I've had an idea kicking around in my head for a while, and am wondering if there are problems with it or it just has no value. What if a Database server (such as Postgres) had a column that could only be used for INSERT or as part of a WHERE clause? I'm thinking of its use for storing password hashes, such that even with SQL injection, an attacker could not dump the hashes. (Yes, the hashes would still be in files on disk.) It seems to me this would be relatively easy to implement and another layer in a defense-in-depth strategy.
-
1So an SQL column for which it is forbidden to SELECT from?– DracsCommented Jul 17, 2013 at 4:44
-
@Dracs, essentially, yes.– DavidCommented Jul 17, 2013 at 4:45
-
3I'd guess that you can achieve a similar effect with a stored procedure for password verification– CodesInChaosCommented Jul 17, 2013 at 7:53
2 Answers
A similar, but potentially stronger concept is to remove access to the tables entirely and manage all data access through stored procedures, as @CodesInChaos alluded to in a comment.
If a user doesn't have access to run SQL queries directly against the table, then you have complete control over the data that can be returned to the application. The stored procedures in this model become an API for the database, essentially.
In DB2, column masks are used to achieve the effect you're describing, but they are vulnerable to enumeration attacks. They will cause a mask (e.g. you can define it as "CHAR('XXX-XX-') || SUBSTR(SSN,8,4)" instead of the full SSN) to be returned instead of the data for SELECT, but can still be used normally for WHERE. They can be configured on a per-user/group/role basis.

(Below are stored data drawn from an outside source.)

===== config.mk =====
export PLATFORM = sky130hd
export DESIGN_NAME = cnn_window_gen
export DESIGN_NICKNAME = d
export VERILOG_FILES = /design/src/rtl/cnn_window_gen.sv
export SDC_FILE = /design/constraint.sdc
export NUM_CORES = 1
export LEC_CHECK = 0
export ABC_CLOCK_PERIOD_IN_PS = 2460
export BUFFER_PORTS_ARGS = -buffer_cell sky130_fd_sc_hd__buf_2
export CORE_MARGIN = 5
export CORE_UTILIZATION = 43
export DETAILED_ROUTE_END_ITERATION = 8
export PLACE_DENSITY = 0.63
export SLEW_MARGIN = 20
export SYNTH_ARGS = -nofsm -noshare
export SYNTH_HDL_FRONTEND = slang
export SYNTH_SLANG_ARGS = --single-unit

===== constraint.sdc =====
create_clock -name clk -period 2.46 [get_ports clk]
set_input_delay 0.123 -clock clk [delete_from_list [all_inputs] [get_ports clk]]
set_output_delay 0.123 -clock clk [all_outputs]
set_load 0.1 [all_outputs]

The enumeration attack is as follows: if I can 'WHERE' the 'ssn' field but not 'SELECT' it, I can still figure out who has what SSN:
SELECT name FROM table WHERE ssn = '000-00-0000';
SELECT name FROM table WHERE ssn = '000-00-0001';
SELECT name FROM table WHERE ssn = '000-00-0002';
...
SELECT name FROM table WHERE ssn = '999-99-9999';
And for some of those lucky guesses, the name will be returned, telling me which SSN they have.
Depending on the data involved, the "brute force" can be somewhat smart. For example, with credit card numbers, the full number may be protected but the BIN (first 6) and last 4 digits may be stored unencrypted alongside it. That would allow an attacker to enumerate 5 or 6 digits instead of 15 or 16, and the space can be lowered even further if the attacker calculates mod 10 before attempting potential numbers.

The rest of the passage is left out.